Il disegno di legge, presentato dalla senatrice Fasiolo, nasce dal considerazione che la presenza dello psicologo nella scuola italiana, al di là di situazioni specifiche normate per legge, non è definita da una norma che ne veda l'inserimento stabile, rivolto a tutta l'utenza richiedente, ma lascia alle scuole dell'autonomia la possibilità di avvalersi o meno di tale servizio.

 A fronte di bisogni di supporto psicologico sempre crescenti, che richiedono la presenza nella scuola di competenze multi professionali, l'Italia è rimasta il solo Paese europeo a non essere dotato di questa ormai necessaria figura: lo psicologo scolastico.

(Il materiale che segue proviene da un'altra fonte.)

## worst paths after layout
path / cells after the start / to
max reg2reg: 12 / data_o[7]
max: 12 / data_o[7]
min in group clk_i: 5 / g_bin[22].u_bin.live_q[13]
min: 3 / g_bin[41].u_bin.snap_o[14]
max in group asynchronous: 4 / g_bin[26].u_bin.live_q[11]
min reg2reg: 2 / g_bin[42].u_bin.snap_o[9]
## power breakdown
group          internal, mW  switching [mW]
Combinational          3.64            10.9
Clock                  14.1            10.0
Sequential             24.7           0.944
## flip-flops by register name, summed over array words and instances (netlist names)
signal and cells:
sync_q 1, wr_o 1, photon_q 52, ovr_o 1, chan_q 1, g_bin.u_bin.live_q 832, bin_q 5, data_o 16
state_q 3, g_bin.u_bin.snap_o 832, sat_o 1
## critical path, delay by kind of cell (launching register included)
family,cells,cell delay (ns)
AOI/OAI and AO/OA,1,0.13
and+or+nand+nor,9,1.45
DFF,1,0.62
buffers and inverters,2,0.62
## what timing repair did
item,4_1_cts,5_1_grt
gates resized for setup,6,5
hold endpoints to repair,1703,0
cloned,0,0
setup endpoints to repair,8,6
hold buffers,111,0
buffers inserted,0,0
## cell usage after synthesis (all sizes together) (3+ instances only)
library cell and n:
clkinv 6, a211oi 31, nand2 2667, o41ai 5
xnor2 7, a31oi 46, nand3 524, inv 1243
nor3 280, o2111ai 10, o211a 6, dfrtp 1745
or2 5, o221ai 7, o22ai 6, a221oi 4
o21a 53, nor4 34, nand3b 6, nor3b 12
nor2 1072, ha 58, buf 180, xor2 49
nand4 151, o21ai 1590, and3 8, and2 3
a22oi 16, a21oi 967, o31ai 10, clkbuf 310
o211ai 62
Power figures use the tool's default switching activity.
## src/rtl/riscv_pkg.sv

```systemverilog
// Shared RV32I core definitions: fetch FSM encoding and fetch-stage reset constants.
package riscv_pkg;

    typedef enum logic [1:0] {
        FETCH = 2'd0,
        WAIT  = 2'd1,
        VALID = 2'd2,
        HALT  = 2'd3
    } fetch_state_t;

    // addi x0, x0, 0
    localparam logic [31:0] DEFAULT_NOP_INSTR = 32'h0000_0013;
    localparam logic [31:0] DEFAULT_RESET_PC  = 32'h0000_0000;

endpackage

```

## src/rtl/instr_fetch_unit.sv

```systemverilog
// RV32I fetch stage: owns the PC, issues one imem request at a time, holds the fetched word
// for decode, and squashes in-flight fetches when execute redirects the PC.
module instr_fetch_unit
    import riscv_pkg::*;
#(
    parameter logic [31:0] RESET_PC  = DEFAULT_RESET_PC,
    parameter logic [31:0] NOP_INSTR = DEFAULT_NOP_INSTR
) (
    input  logic         clk,
    input  logic         reset,
    output logic         imem_req,
    output logic [31:0]  imem_addr,
    input  logic         imem_gnt,
    input  logic         imem_rvalid,
    input  logic [31:0]  imem_rdata,
    output logic [31:0]  instr,
    output logic         instr_valid,
    input  logic         instr_ready,
    output logic [31:0]  instr_pc,
    output logic [31:0]  pc_plus4,
    input  logic         redirect,
    input  logic [31:0]  redirect_pc,
    output logic         misaligned,
    output fetch_state_t state_dbg
);

    // Handshakes: imem_req/imem_addr hold steady until imem_gnt is seen in the same cycle;
    // imem_rvalid is honoured only in WAIT; instr is consumed when instr_valid && instr_ready.

    fetch_state_t state_q, state_n;
    logic [31:0]  pc_q, pc_n;
    logic [31:0]  instr_q, instr_n;
    logic [31:0]  instr_pc_q, instr_pc_n;
    logic         squash_q, squash_n;
    logic         mis_q, mis_n;
    logic         redirect_ok;
    logic         target_bad;

    always_ff @(posedge clk or negedge reset) begin
        if (!reset) begin
            state_q    <= FETCH;
            pc_q       <= RESET_PC;
            instr_q    <= NOP_INSTR;
            instr_pc_q <= RESET_PC;
            squash_q   <= 1'b0;
            mis_q      <= 1'b0;
        end else begin
            state_q    <= state_n;
            pc_q       <= pc_n;
            instr_q    <= instr_n;
            instr_pc_q <= instr_pc_n;
            squash_q   <= squash_n;
            mis_q      <= mis_n;
        end
    end

    always_comb begin
        state_n     = state_q;
        pc_n        = pc_q;
        instr_n     = instr_q;
        instr_pc_n  = instr_pc_q;
        squash_n    = squash_q;
        mis_n       = mis_q;
        redirect_ok = redirect && (state_q != HALT);
        target_bad  = (redirect_pc[1:0] != 2'b00);

        if (redirect_ok) begin
            instr_n = NOP_INSTR;
            if (target_bad) begin
                // Keep pc word-aligned; HALT never requests again, so any response is dropped.
                mis_n    = 1'b1;
                squash_n = 1'b0;
                state_n  = HALT;
            end else begin
                pc_n = redirect_pc;
                case (state_q)
                    FETCH: begin
                        if (imem_gnt) begin
                            state_n  = WAIT;
                            squash_n = 1'b1;
                        end
                    end
                    WAIT: begin
                        if (imem_rvalid) begin
                            state_n  = FETCH;
                            squash_n = 1'b0;
                        end else begin
                            squash_n = 1'b1;
                        end
                    end
                    default: state_n = FETCH;
                endcase
            end
        end else begin
            case (state_q)
                FETCH: begin
                    if (imem_gnt) state_n = WAIT;
                end
                WAIT: begin
                    if (imem_rvalid) begin
                        if (squash_q) begin
                            squash_n = 1'b0;
                            state_n  = FETCH;
                        end else begin
                            instr_n    = imem_rdata;
                            instr_pc_n = pc_q;
                            state_n    = VALID;
                        end
                    end
                end
                VALID: begin
                    if (instr_ready) begin
                        pc_n    = pc_q + 32'd4;
                        state_n = FETCH;
                    end
                end
                default: state_n = HALT;
            endcase
        end
    end

    assign imem_req    = reset && (state_q == FETCH);
    assign imem_addr   = pc_q;
    assign instr       = instr_q;
    assign instr_valid = (state_q == VALID);
    assign instr_pc    = instr_pc_q;
    assign pc_plus4    = instr_pc_q + 32'd4;
    assign misaligned  = mis_q;
    assign state_dbg   = state_q;

endmodule

```

## config.mk

```make
export PLATFORM = sky130hd
export DESIGN_NAME = instr_fetch_unit
export DESIGN_NICKNAME = d
export VERILOG_FILES = /design/src/rtl/riscv_pkg.sv /design/src/rtl/instr_fetch_unit.sv
export SDC_FILE = /design/constraint.sdc
export NUM_CORES = 1
export LEC_CHECK = 0
export BUFFER_PORTS_ARGS = -buffer_cell sky130_fd_sc_hd__buf_2
export CAP_MARGIN = 20
export CORE_MARGIN = 2
export CORE_UTILIZATION = 40
export DETAILED_ROUTE_END_ITERATION = 8
export MAX_ROUTING_LAYER = met4
export PLACE_DENSITY = 0.8
export RECOVER_POWER = 25
export SLEW_MARGIN = 10
export SYNTH_ARGS = -nofsm -noshare
export SYNTH_HDL_FRONTEND = slang
export SYNTH_SLANG_ARGS = --single-unit
```

## constraint.sdc

```tcl
create_clock -name clk -period 2 [get_ports clk]
set_clock_uncertainty 0.1 [all_clocks]
set_input_delay 0.2 -clock clk [delete_from_list [all_inputs] [get_ports clk]]
set_output_delay 0.2 -clock clk [all_outputs]
set_load 0.005 [all_outputs]
```

==> flow_results.org <==
** Outcome
- Run status :: finished, violations left
- The final reports fail on setup timing.

** Yosys
- Synth Net Count :: 622
- Synth Warn # :: 0
- Yosys mapped a number of flops with a built-in enable equal to 0.
- Flop and latch count out of synthesis :: 100
- Of the synthesized area, sequential elements account for 49.4%.
- The average instance in the mapped netlist occupies 9.22 sq um.
- In the synthesized netlist the async set-or-reset flop fraction comes to 100%.
- Primary flip-flop cell chosen by synthesis mapping :: sky130_fd_sc_hd__dfrtp_1
- Area of the mapped netlist :: 0.00507 sq mm
- Count of unique library cells instantiated by Yosys :: 55
- Synthesis handed over a netlist of 550 instances.

** Global route
- The number of global-route vias before repair was 4885.
- The first global-routing pass estimated 24.9 mm of wire.
- Global routing finished with a remaining overflow of 0.
- Entering global routing, the biggest net connects 101 pins.
- Global routing used 24.4% of the available tracks across all layers.
- The number of antenna violations at the first check in global routing is 1.

** Die
- Die Ht :: 117 um
- Initial Utilization :: 40.5%
- Number of top-level pins :: 203
- The core region is 0.0125 sq mm.
- Floorplan die area :: 0.0136 sq mm
- In this run the horizontal extent of the chip is 117 um.
- Row count :: 41

** Job
- Max-cap violations in this run came to 0.

** Timing
- Worst Slack Setup Final :: -0.336 ns
- Setup repair after global routing could not meet its margin everywhere.
- WHS :: 0.0280 ns
- The final max-slew violation count came to 0.
- Final count of hold timing violations :: 0
- The routed design could run at a clock period as short as 2.34 ns.
- The worst pin sits at a relative slew slack of 8.16%.
- Number of failing setup endpoints in the final timing report :: 18
- For the pin with the worst max-slew slack, the measured transition is 1.38 ns.
- Of the available clock period, the critical path in the final layout requires 117%.
- Based on the critical path, the design can be clocked at up to 428 MHz.

** Critical path
- The worst setup path is captured at a primary output.
- Critical path data arrival time :: 2.04 ns
- Worst path max stage delay :: 0.34 ns
- Most frequent cell on the critical path :: sky130_fd_sc_hd__nand4_1
- The setup check on the worst reg-to-reg path leaves a slack of 0.03 ns.
- Cell-by-cell listing of the critical path :: nand4_1 -> nor4_2 -> buf_4 -> and3_4 -> nand4_1 -> xnor2_1 -> buf_2
- The critical path in this run is classified as reg2out.
- For the worst setup path, the data required time is 1.70 ns.
- The largest individual stage delay along the critical path comes from the cell sky130_fd_sc_hd__dfrtp_1.
- Of all nets on the critical path, the largest fanout is 6.
- Type of origin of the critical path :: flop

** Power
- Net switching is 36.2% of the power.
- Clock power share :: 21.2%
- Power density over the cells :: 1250 mW/mm^2
- Per report_power, the combinational group accounts for 43.7% of the total.
- Per report_power, the sequential group accounts for 35.2% of the total.
- Net load switching power :: 3.40 mW
- Peak ir drop on the vdd network :: 846 uV
- Power Internal :: 6.00 mW
- Leakage component of the power :: 3.85 nW

** Clock network
- Clock tree synthesis found a total of 100 sinks.
- Root buffer selected by CTS :: sky130_fd_sc_hd__clkbuf_16
- In this run the number of H-tree levels came out at 3.
- At the later pin of the worst-skew pair, clock insertion delay measures 0.34 ns.
- After clock tree synthesis, the clock-pin slew on the worst setup and hold paths is 0.07 ns.
- TritonCTS built the clock tree.
- Counting the buffers created by CTS gives 9.
- In this run the deepest clock path goes through 2 buffers.

** Placement
- GPL Wtd Cong :: 0.843
- Input and output buffers added on the ports amount to 202.
- Detailed placement ended at an HPWL of 11.4 mm.
- Worst Setup Slack post-DPL :: -0.0123 ns

** Detailed routing
- Routed vias/inst :: 5.23
- Total wirelength of the detailed-routed design :: 16.3 mm
- First-pass DRT Iterations :: 5
- The first routing iteration left 310 violations.
- Number of remaining DRC errors :: 0
- Detail-routed net length per standard cell :: 16.2 um
- Remaining antenna violation count after routing :: 0
- The routed layout has 5253 vias.

** Hold path
- The min-delay analysis places its worst path in the category in2reg.

** Cells and area
- Share of cells above drive strength 1 :: 38.5%
- The net count of the finished layout is 899.
- Once layout is complete, the utilization of the core stands at 60.0%.
- Relative to the synthesized area, the layout overhead comes to 48.1%.
-- per-layer routing --
metal | up-vias | GRT usage (%) | share of wire (%)
met2 | 240 | 39.3 | 49
met4 | 0 | 7.29 | 1.8
met3 | 19 | 3.37 | 6.7
met1 | 2480 | 32.4 | 42
met5 | - | - | 0
li1 | 2514 | - | -
-- cells by family (layout without fill, tap and decap cells) --
group | after synthesis | after routing | synth area share, %
compound gates | 124 | 124 | 17.6
buf+inv | 44 | 325 | 4.07
xor+xnor | 28 | 28 | 4.83
mux | 3 | 3 | 0.592
fa+ha+maj | 2 | 2 | 0.493
other cells | 0 | 1 | 0
flops | 100 | 100 | 49.4
simple gates | 249 | 249 | 23.0
-- worst paths after layout --
kind,start,to,depth (start not counted)
worst max register to register,imem_addr[3]$_DFFE_PN0P_,imem_addr[18]$_DFFE_PN0P_,7
worst max-delay path,instr_pc[10]$_DFFE_PN0P_,pc_plus4[31],7
worst min register to register,misaligned$_DFFE_PN0P_,misaligned$_DFFE_PN0P_,1
min in group asynchronous,reset,instr[3]$_DFFE_PN0P_,3
max in group asynchronous,reset,imem_addr[31]$_DFFE_PN0P_,3
worst min-delay path,imem_rdata[0],instr[0]$_DFFE_PN1P_,2
-- cells in the mapped netlist (3+ instances only) --
cell,n,area (sq um)
sky130_fd_sc_hd__xor2_1,9,78.8
sky130_fd_sc_hd__o22a_1,11,96.3
sky130_fd_sc_hd__xnor2_1,19,166
sky130_fd_sc_hd__and4_1,4,35.0
sky130_fd_sc_hd__clkbuf_1,21,78.8
sky130_fd_sc_hd__a211oi_1,7,52.6
sky130_fd_sc_hd__a22o_1,30,263
sky130_fd_sc_hd__inv_1,7,26.3
sky130_fd_sc_hd__nand4_1,12,75.1
sky130_fd_sc_hd__o31ai_1,3,22.5
sky130_fd_sc_hd__nand2_1,119,447
sky130_fd_sc_hd__mux2i_1,3,30.0
sky130_fd_sc_hd__o22ai_1,3,18.8
sky130_fd_sc_hd__nor2_1,41,154
sky130_fd_sc_hd__and2_1,4,25.0
sky130_fd_sc_hd__nor3_1,9,45.0
sky130_fd_sc_hd__or2_2,3,18.8
sky130_fd_sc_hd__dfstp_2,3,78.8
sky130_fd_sc_hd__buf_2,7,35.0
sky130_fd_sc_hd__and3_1,18,113
sky130_fd_sc_hd__a31oi_1,9,56.3
sky130_fd_sc_hd__o21ai_0,19,95.1
sky130_fd_sc_hd__a41oi_1,4,35.0
sky130_fd_sc_hd__nand3_1,26,130
sky130_fd_sc_hd__dfrtp_1,97,2430
sky130_fd_sc_hd__a21oi_1,21,105
sky130_fd_sc_hd__buf_6,3,33.8
-- state kept, by name (all words and copies together) (netlist names) --
name and count:
instr_pc 32, instr 32, state_dbg 2, imem_addr 32, misaligned 1, squash_q 1
-- per-stage QoR --
step | TNS, ns | cells | power, mW | area (sq um)
finish | -3.50 | 1004 | 9.40 | 7510
global route | -15.84 | 1004 | 10.1 | 7510
floorplan | -0.00265 | 550 | 5.11 | 5080
detailed placement | -0.0245 | 946 | 7.22 | 6660
global placement | 0 | 946 | 7.12 | 6660
CTS | -3.01 | 995 | 9.29 | 7340
## config.mk

```make
export PLATFORM = sky130hd
export DESIGN_NAME = cmp_search
export DESIGN_NICKNAME = d
export VERILOG_FILES = /design/src/rtl/cmp_search.sv
export SDC_FILE = /design/constraint.sdc
export NUM_CORES = 1
export LEC_CHECK = 0
export ABC_AREA = 1
export CAP_MARGIN = 20
export CORE_UTILIZATION = 50
export CTS_CLUSTER_SIZE = 40
export DETAILED_ROUTE_END_ITERATION = 6
export DONT_BUFFER_PORTS = 1
export PLACE_DENSITY = 0.69
export SYNTH_ARGS = -nofsm -noshare
export SYNTH_HDL_FRONTEND = slang
export SYNTH_SLANG_ARGS = --single-unit
```

## constraint.sdc

```tcl
create_clock -name clk -period 4.36 [get_ports clk]
set_input_delay 0.218 -clock clk [delete_from_list [all_inputs] [get_ports clk]]
set_output_delay 0.218 -clock clk [all_outputs]
set_load 0.01 [all_outputs]
```

## src/rtl/cmp_search.sv

```systemverilog
// cmp_search: binary-search driver that recovers a hidden comparator operand
module cmp_search #(
   parameter int W = 4
) (
   input  logic                    clk,
   input  logic                    rst,
   input  logic                    start,
   output logic [W-1:0]            guess,
   input  logic                    eq,
   input  logic                    lt,
   input  logic                    gt,
   output logic                    busy,
   output logic                    done,
   output logic                    err,
   output logic [W-1:0]            result,
   output logic [$clog2(W+2)-1:0]  steps
);
   localparam int SW = $clog2(W+2);
   localparam logic [W-1:0] MAX = '1;
   localparam logic [W-1:0] ONE = 1;
   localparam logic [SW-1:0] SONE = 1;
   typedef enum logic [1:0] {IDLE, SEARCH, DONE, ERR} state_t;
   state_t state;
   logic [W-1:0] lo, hi, gp1, gm1;
   logic [2:0] f;
   assign f = {eq, lt, gt};
   assign gp1 = guess + ONE;
   assign gm1 = guess - ONE;
   // midpoint taken in W+1 bits so lo+hi never wraps
   function automatic logic [W-1:0] mid(input logic [W-1:0] a, input logic [W-1:0] b);
      logic [W:0] s;
      s = {1'b0, a} + {1'b0, b};
      return s[W:1];
   endfunction
   // search FSM: narrows [lo,hi] on each sampled comparator response
   always_ff @(posedge clk) begin
      if (rst) begin
         state  <= IDLE;
         guess  <= '0;
         result <= '0;
         steps  <= '0;
         busy   <= 1'b0;
         done   <= 1'b0;
         err    <= 1'b0;
         lo     <= '0;
         hi     <= '0;
      end else if (state != SEARCH) begin
         if (start) begin
            state <= SEARCH;
            lo    <= '0;
            hi    <= MAX;
            guess <= MAX >> 1;
            steps <= '0;
            busy  <= 1'b1;
            done  <= 1'b0;
            err   <= 1'b0;
         end
      end else begin
         steps <= steps + SONE;
         if (f == 3'b100) begin
            result <= guess;
            state  <= DONE;
            busy   <= 1'b0;
            done   <= 1'b1;
         end else if (f == 3'b010 && guess != hi) begin
            lo    <= gp1;
            guess <= mid(gp1, hi);
         end else if (f == 3'b001 && guess != lo) begin
            hi    <= gm1;
            guess <= mid(lo, gm1);
         end else begin
            state <= ERR;
            busy  <= 1'b0;
            err   <= 1'b1;
         end
      end
   end
endmodule

```

==> results by group <==
Status
  – Status: complete, but fails checks
  – Failing checks: design-rule violations

STA
  – Slew margin rel.: 64.1%
  – Skew final: between 0.005 and 0.006 ns
  – Setup TNS: 0 ns
  – Final setup fails: 0
  – F_max: about 450 MHz
  – Final Max Tran Viols: 0
  – Slew @ Worst Pin: roughly 0.54 ns
  – RSZ-0062 raised after global routing: false
  – Final Cycle Share: 51.2%
  – Crit path time final: approximately 2.2 ns
  – Final Hold Vio Count: 0
  – Final hold slack: between 0.09 and 0.1 ns

Route
  – Starting DRT DRC Count: 71
  – Pre-Repair DR Iteration Count: 7
  – Via density: 5.57
  – DRC violations left: 1
  – Post-route ant nets: 0
  – Vias: 1365
  – WL/cell: about 14 µm
  – Total wire length: ~3.5 mm

Yosys
  – Asr flop ratio synth: 0%
  – Synth Area per Inst: 7.29 µm²
  – Count leader, synth: nand2_1
  – Sequential share of the synthesized area: between 30% and 40%
  – Cells after Synth: between 200 and 250
  – Mapped Nets: ~230
  – Ys flop type: dfxtp_1
  – Synth cell count leaders: nand2_1, dfxtp_1, a21oi_1, nor2_1, nand3_1
  – EDFF count, synth: 0
  – Synth area leader: dfxtp_1
  – Seq cells post-synth: 24
  – Synth Warn #: 0
  – Synth top area share: just over 30%
  – Synth Cell Area: 1550 µm²
  – Synth top area cells: dfxtp_1, nand2_1, ha_1, a21oi_1, nand3_1
  – Unique masters post-synth: 28

Layout
  – Share of post-route cells with drive strength above 1: between 10% and 20%
  – # diodes: 0
  – Area Growth Syn to Fin: 5.59%
  – Final layout net count: 235

Floorplan
  – Row count: 19
  – # IOs: 20
  – Core Area: roughly 2900 µm²
  – DIE HEIGHT: approximately 58 µm
  – Die X-Extent: ~58 µm
  – Total Die Area: roughly 3300 µm²
  – Initial Utilization: ~54%

CTS
  – Clock sinks: 24
  – Post_cts resized: 0
  – Reg clk slew, reported paths: about 0.14 ns
  – Clk_lat worst skew: about 0.32 ns
  – Clock root cell: clkbuf_4
  – Htree depth: 1
  – Clk buf depth: 2
  – CTS tree: built
  – Number of CTS-inserted buffers: 3

Global routing
  – Largest net degree at the start of global routing: 15
  – Vias in the first global route: roughly 1300
  – First-pass GRT wire length: around 6 mm
  – Initial antenna violation count: 0
  – GR Overflow Total: 0
  – GRT Total Usage: a little under a quarter

Critical path
  – Buf+Inv Stages, Crit Path: 2
  – Startpoint Class: flop
  – Critical path class: reg2reg
  – Slowest cell on crit path: dfxtp_1
  – Critical Path Max Stage Delay: 0.45 ns
  – Critical Path, Cell by Cell: inv_1, ha_1, inv_1, fa_1, o21a_1, nand3_1, nand2_1, nor2_1, nor2_1, nor2_2
  – Worst endpoint required time: 4.63 ns
  – Worst path arrival time: roughly 2.5 ns
  – Largest delay contributor family on the critical path: adder cells
  – CP endpoint kind: flop
  – Crit path max fanout: 8

Power
  – Combinational fraction of design power: 36.2%
  – Flop pwr share: between 30% and 40%
  – Pwr Total: ~670 µW
  – Peak VDD IR: between 0.2 and 0.3 mV
  – P_int: around 420 µW
  – Leakage: between 0.7 and 0.8 nW
  – Clock share of power: 24.3%
  – Pwr/cell area: between 400 and 500 nW/µm²
  – Net switching power: about 250 µW
  – Switching share of power: between 30% and 40%

Place
  – IO buf count: 0
  – GP Congestion: approximately 0.98
  – Final HPWL DP: about 2.8 mm

Min path
  – Worst Hold Class: in2reg

Flow run
  – Max-cap violation count: 0
-- power groups by stage --
stage | registers (mW) | clock network [mW] | logic [mW]
after global placement | 0.270 | 0 | 0.233
final | 0.266 | 0.163 | 0.244
after floorplan | 0.265 | 0 | 0.197
after global routing | 0.269 | 0.174 | 0.276
after detailed placement | 0.271 | 0 | 0.239
after CTS | 0.266 | 0.166 | 0.243
-- cell usage in the layout (no fill, tap or decap), types with 2 or more instances in the layout --
cell type	n
nand2_1	53
clkbuf_4	3
o211ai_1	3
nor2_1	19
nor3_1	2
nor2_2	4
inv_2	8
xor2_1	6
a21oi_1	19
fa_1	2
nand2_4	6
o21ai_1	4
dfxtp_1	24
inv_1	14
o21ai_0	3
nand2_2	5
ha_1	12
nand3_1	16
-- cells by family (layout without fill, tap and decap cells) --
family | Yosys count | after routing | share of synthesized area, %
flip-flops | 24 | 24 | 31.1
adder cells (fa/ha/maj) | 14 | 14 | 12.3
buffers and inverters | 25 | 27 | 6.32
AO/OA/AOI/OAI | 32 | 32 | 11.3
XOR/XNOR | 7 | 7 | 3.97
AND/OR/NAND/NOR | 110 | 110 | 35.0
-- layout make-up --
class | instances | area (µm²)
flip-flops and latches | 24 | 480
well taps | 31 | 38.8
inverters | 22 | 82.6
fillers | 280 | 1220
clock inverters | 1 | 30.0
clock buffers | 3 | 22.5
multi-input cells | 163 | 967
repair buffers | 1 | 10.0
-- state kept, by name (all words and copies together), names as in the netlist, 2 cells and up --
register  cells
guess         4
state         2
hi            4
lo            4
steps         3
result        4
-- final timing paths --
check	startpoint	endpoint	slack, ns	cells past startpoint
worst min register to register	state[0]	state[0]	0.48	2
worst max-delay path	guess[0]	guess[3]	2.13	10
worst min-delay path	start	busy	0.1	2
worst max register to register	guess[0]	guess[3]	2.13	10
-- per-stage QoR --
step,instance area [µm²],utilization [%],worst slack [ns],instances
final,1630,57.2,2.13,245
after global routing,1630,57.2,2.00,245
after CTS,1630,57.2,2.11,245
after detailed placement,1570,55.0,2.17,240
after global placement,1570,55.0,2.19,240
after floorplan,1550,-,2.38,212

Il DDL indica quali potrebbero i campi di intervento di questa figura professionale:
a) sostegno alla costruzione della personalità degli alunni e allo sviluppo delle competenze di vita;
b) predisposizione di un ambiente di apprendimento responsabilizzante e motivante;
c) supporto al benessere degli alunni e del personale scolastico;
d) individuazione precoce delle situazioni di devianza, quali bullismo e cyberbullismo, e di disagio, quali disturbi alimentari e dipendenze, nonché dei bisogni educativi speciali;
e) supporto e formazione, nei confronti dei docenti, riguardo alle specifiche problematiche dell'età evolutiva ed alle eventuali difficoltà relazionali esistenti all'interno della classe e tra docenti e alunni;
f) supporto e formazione, nei confronti del personale docente e del personale amministrativo, tecnico e ausiliare (ATA), per una migliore gestione delle situazioni di disagio;
g) consulenza psicologica rivolta alle famiglie per il supporto alla genitorialità;
h) interazione, ove richiesto, con le altre figure professionali che operano a vario titolo nell'ambito della scuola.